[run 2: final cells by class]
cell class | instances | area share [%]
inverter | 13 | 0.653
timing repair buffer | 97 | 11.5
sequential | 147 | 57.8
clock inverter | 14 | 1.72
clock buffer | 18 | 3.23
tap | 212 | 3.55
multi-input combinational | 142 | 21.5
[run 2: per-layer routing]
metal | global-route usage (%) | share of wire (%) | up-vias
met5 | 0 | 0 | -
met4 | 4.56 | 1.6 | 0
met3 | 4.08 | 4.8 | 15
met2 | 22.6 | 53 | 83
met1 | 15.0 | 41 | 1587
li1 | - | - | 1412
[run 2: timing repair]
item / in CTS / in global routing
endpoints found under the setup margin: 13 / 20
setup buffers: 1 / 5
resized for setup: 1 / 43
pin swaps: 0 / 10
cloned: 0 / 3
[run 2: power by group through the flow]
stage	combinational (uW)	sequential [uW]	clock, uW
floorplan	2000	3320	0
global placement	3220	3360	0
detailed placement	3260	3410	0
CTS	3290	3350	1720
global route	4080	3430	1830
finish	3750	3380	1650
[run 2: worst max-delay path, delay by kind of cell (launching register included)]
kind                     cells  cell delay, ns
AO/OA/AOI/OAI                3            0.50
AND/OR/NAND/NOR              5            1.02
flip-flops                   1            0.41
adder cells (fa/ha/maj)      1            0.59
--- src/rtl/cia_icr_if.sv ---
// cia_icr_if: CPU register-access bundle for the CIA interrupt control register.
//   wr        write strobe (0 = read)
//   icrs      ICR register select
//   data_in   CPU write data
//   data_out  read data from the ICR
// Modports: master = CPU side, slave = register side.
interface cia_icr_if;
    logic       wr;
    logic       icrs;
    logic [7:0] data_in;
    logic [7:0] data_out;

    modport master (
        output wr,
        output icrs,
        output data_in,
        input  data_out
    );

    modport slave (
        input  wr,
        input  icrs,
        input  data_in,
        output data_out
    );
endinterface

--- src/rtl/cia_icr.sv ---
// cia_icr: CIA interrupt control register.
// Latches timer A/B, TOD alarm, serial and /FLAG events, gates them through the
// CPU-programmed mask and raises irq. Ending a read access clears pending events.
//
// Ports:
//   clk      system clock
//   reset    synchronous reset, active-high
//   clk7_en  7MHz enable; state only updates when high
//   bus      CPU access (wr, icrs, data_in, data_out)
//   ta, tb   timer A / timer B underflow pulses
//   alrm     TOD alarm pulse
//   ser      serial byte-complete pulse
//   flag     raw /FLAG pin, active-low
//   irq      interrupt request, active-high
//
// Build option: CIA_ICR_IRQ_DELAY_EN registers irq and read bit 7 for one extra
// enabled cycle of latency (8520 timing). Undefined: irq is combinational.
module cia_icr (
    input  logic      clk,
    input  logic      reset,
    input  logic      clk7_en,
    cia_icr_if.slave  bus,
    input  logic      ta,
    input  logic      tb,
    input  logic      alrm,
    input  logic      ser,
    input  logic      flag,
    output logic      irq
);

    logic [4:0] icr_q, icr_d;
    logic [4:0] imr_q, imr_d;
    logic       flag_d_q;
    logic       rd_d_q;

    logic       rd_sel;
    logic       wr_sel;
    logic       rd_clear;
    logic [4:0] events;
    logic       irq_int;
    logic       unused_data;

    assign rd_sel   = bus.icrs & ~bus.wr;
    assign wr_sel   = bus.icrs & bus.wr;
    // Clear once the read access has ended, so the value stays stable while it lasts.
    assign rd_clear = rd_d_q & ~rd_sel;
    assign events   = {flag_d_q & ~flag, ser, alrm, tb, ta};

    // Mask write bits 6:5 carry no meaning.
    assign unused_data = ^bus.data_in[6:5];

    always_comb begin
        // New events win over the read-clear in the same cycle.
        icr_d = rd_clear ? events : (icr_q | events);
        imr_d = imr_q;
        if (wr_sel) begin
            if (bus.data_in[7]) begin
                imr_d = imr_q | bus.data_in[4:0];
            end else begin
                imr_d = imr_q & ~bus.data_in[4:0];
            end
        end
    end

    always_ff @(posedge clk) begin
        if (reset) begin
            icr_q    <= 5'd0;
            imr_q    <= 5'd0;
            flag_d_q <= 1'b1;
            rd_d_q   <= 1'b0;
        end else if (clk7_en) begin
            icr_q    <= icr_d;
            imr_q    <= imr_d;
            flag_d_q <= flag;
            rd_d_q   <= rd_sel;
        end
    end

`ifdef CIA_ICR_IRQ_DELAY_EN
    logic irq_q;

    always_ff @(posedge clk) begin
        if (reset) begin
            irq_q <= 1'b0;
        end else if (clk7_en) begin
            irq_q <= rd_clear ? 1'b0 : |(icr_q & imr_q);
        end
    end

    assign irq_int = irq_q;
`else
    assign irq_int = |(icr_q & imr_q);
`endif

    assign irq          = irq_int;
    assign bus.data_out = rd_sel ? {irq_int, 2'b00, icr_q} : 8'h00;

endmodule
==> config.mk <==
export PLATFORM = sky130hd
export DESIGN_NAME = arith_reduce_addi
export DESIGN_NICKNAME = d
export VERILOG_FILES = /design/src/rtl/arith_reduce_addi.sv
export SDC_FILE = /design/constraint.sdc
export NUM_CORES = 1
export LEC_CHECK = 0
export CAP_MARGIN = 20
export CORE_MARGIN = 2
export CORE_UTILIZATION = 51
export DETAILED_ROUTE_END_ITERATION = 6
export HOLD_SLACK_MARGIN = 0.02
export PLACE_DENSITY = 0.79
export REMOVE_ABC_BUFFERS = 1
export SLEW_MARGIN = 10
export SYNTH_ARGS = -nofsm -noshare
export SYNTH_HDL_FRONTEND = slang
export SYNTH_SLANG_ARGS = --single-unit
==> constraint.sdc <==
create_clock -name clk -period 2.99 [get_ports clk]
set_clock_uncertainty 0.15 [all_clocks]
set_input_delay 0.4485 -clock clk [delete_from_list [all_inputs] [get_ports clk]]
set_output_delay 0.4485 -clock clk [all_outputs]
set_load 0.005 [all_outputs]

▶ _EXERCISE AIM_: Transcribe the data above verbatim.

▶ _YOUR SOLUTION_:
[run 2: final cells by class]
cell class | instances | area share [%]
inverter | 13 | 0.653
timing repair buffer | 97 | 11.5
sequential | 147 | 57.8
clock inverter | 14 | 1.72
clock buffer | 18 | 3.23
tap | 212 | 3.55
multi-input combinational | 142 | 21.5
[run 2: per-layer routing]
metal | global-route usage (%) | share of wire (%) | up-vias
met5 | 0 | 0 | -
met4 | 4.56 | 1.6 | 0
met3 | 4.08 | 4.8 | 15
met2 | 22.6 | 53 | 83
met1 | 15.0 | 41 | 1587
li1 | - | - | 1412
[run 2: timing repair]
item / in CTS / in global routing
endpoints found under the setup margin: 13 / 20
setup buffers: 1 / 5
resized for setup: 1 / 43
pin swaps: 0 / 10
cloned: 0 / 3
[run 2: power by group through the flow]
stage	combinational (uW)	sequential [uW]	clock, uW
floorplan	2000	3320	0
global placement	3220	3360	0
detailed placement	3260	3410	0
CTS	3290	3350	1720
global route	4080	3430	1830
finish	3750	3380	1650
[run 2: worst max-delay path, delay by kind of cell (launching register included)]
kind                     cells  cell delay, ns
AO/OA/AOI/OAI                3            0.50
AND/OR/NAND/NOR              5            1.02
flip-flops                   1            0.41
adder cells (fa/ha/maj)      1            0.59
--- src/rtl/cia_icr_if.sv ---
// cia_icr_if: CPU register-access bundle for the CIA interrupt control register.
//   wr        write strobe (0 = read)
//   icrs      ICR register select
//   data_in   CPU write data
//   data_out  read data from the ICR
// Modports: master = CPU side, slave = register side.
interface cia_icr_if;
    logic       wr;
    logic       icrs;
    logic [7:0] data_in;
    logic [7:0] data_out;

    modport master (
        output wr,
        output icrs,
        output data_in,
        input  data_out
    );

    modport slave (
        input  wr,
        input  icrs,
        input  data_in,
        output data_out
    );
endinterface

--- src/rtl/cia_icr.sv ---
// cia_icr: CIA interrupt control register.
// Latches timer A/B, TOD alarm, serial and /FLAG events, gates them through the
// CPU-programmed mask and raises irq. Ending a read access clears pending events.
//
// Ports:
//   clk      system clock
//   reset    synchronous reset, active-high
//   clk7_en  7MHz enable; state only updates when high
//   bus      CPU access (wr, icrs, data_in, data_out)
//   ta, tb   timer A / timer B underflow pulses
//   alrm     TOD alarm pulse
//   ser      serial byte-complete pulse
//   flag     raw /FLAG pin, active-low
//   irq      interrupt request, active-high
//
// Build option: CIA_ICR_IRQ_DELAY_EN registers irq and read bit 7 for one extra
// enabled cycle of latency (8520 timing). Undefined: irq is combinational.
module cia_icr (
    input  logic      clk,
    input  logic      reset,
    input  logic      clk7_en,
    cia_icr_if.slave  bus,
    input  logic      ta,
    input  logic      tb,
    input  logic      alrm,
    input  logic      ser,
    input  logic      flag,
    output logic      irq
);

    logic [4:0] icr_q, icr_d;
    logic [4:0] imr_q, imr_d;
    logic       flag_d_q;
    logic       rd_d_q;

    logic       rd_sel;
    logic       wr_sel;
    logic       rd_clear;
    logic [4:0] events;
    logic       irq_int;
    logic       unused_data;

    assign rd_sel   = bus.icrs & ~bus.wr;
    assign wr_sel   = bus.icrs & bus.wr;
    // Clear once the read access has ended, so the value stays stable while it lasts.
    assign rd_clear = rd_d_q & ~rd_sel;
    assign events   = {flag_d_q & ~flag, ser, alrm, tb, ta};

    // Mask write bits 6:5 carry no meaning.
    assign unused_data = ^bus.data_in[6:5];

    always_comb begin
        // New events win over the read-clear in the same cycle.
        icr_d = rd_clear ? events : (icr_q | events);
        imr_d = imr_q;
        if (wr_sel) begin
            if (bus.data_in[7]) begin
                imr_d = imr_q | bus.data_in[4:0];
            end else begin
                imr_d = imr_q & ~bus.data_in[4:0];
            end
        end
    end

    always_ff @(posedge clk) begin
        if (reset) begin
            icr_q    <= 5'd0;
            imr_q    <= 5'd0;
            flag_d_q <= 1'b1;
            rd_d_q   <= 1'b0;
        end else if (clk7_en) begin
            icr_q    <= icr_d;
            imr_q    <= imr_d;
            flag_d_q <= flag;
            rd_d_q   <= rd_sel;
        end
    end

`ifdef CIA_ICR_IRQ_DELAY_EN
    logic irq_q;

    always_ff @(posedge clk) begin
        if (reset) begin
            irq_q <= 1'b0;
        end else if (clk7_en) begin
            irq_q <= rd_clear ? 1'b0 : |(icr_q & imr_q);
        end
    end

    assign irq_int = irq_q;
`else
    assign irq_int = |(icr_q & imr_q);
`endif

    assign irq          = irq_int;
    assign bus.data_out = rd_sel ? {irq_int, 2'b00, icr_q} : 8'h00;

endmodule
==> config.mk <==
export PLATFORM = sky130hd
export DESIGN_NAME = arith_reduce_addi
export DESIGN_NICKNAME = d
export VERILOG_FILES = /design/src/rtl/arith_reduce_addi.sv
export SDC_FILE = /design/constraint.sdc
export NUM_CORES = 1
export LEC_CHECK = 0
export CAP_MARGIN = 20
export CORE_MARGIN = 2
export CORE_UTILIZATION = 51
export DETAILED_ROUTE_END_ITERATION = 6
export HOLD_SLACK_MARGIN = 0.02
export PLACE_DENSITY = 0.79
export REMOVE_ABC_BUFFERS = 1
export SLEW_MARGIN = 10
export SYNTH_ARGS = -nofsm -noshare
export SYNTH_HDL_FRONTEND = slang
export SYNTH_SLANG_ARGS = --single-unit
==> constraint.sdc <==
create_clock -name clk -period 2.99 [get_ports clk]
set_clock_uncertainty 0.15 [all_clocks]
set_input_delay 0.4485 -clock clk [delete_from_list [all_inputs] [get_ports clk]]
set_output_delay 0.4485 -clock clk [all_outputs]
set_load 0.005 [all_outputs]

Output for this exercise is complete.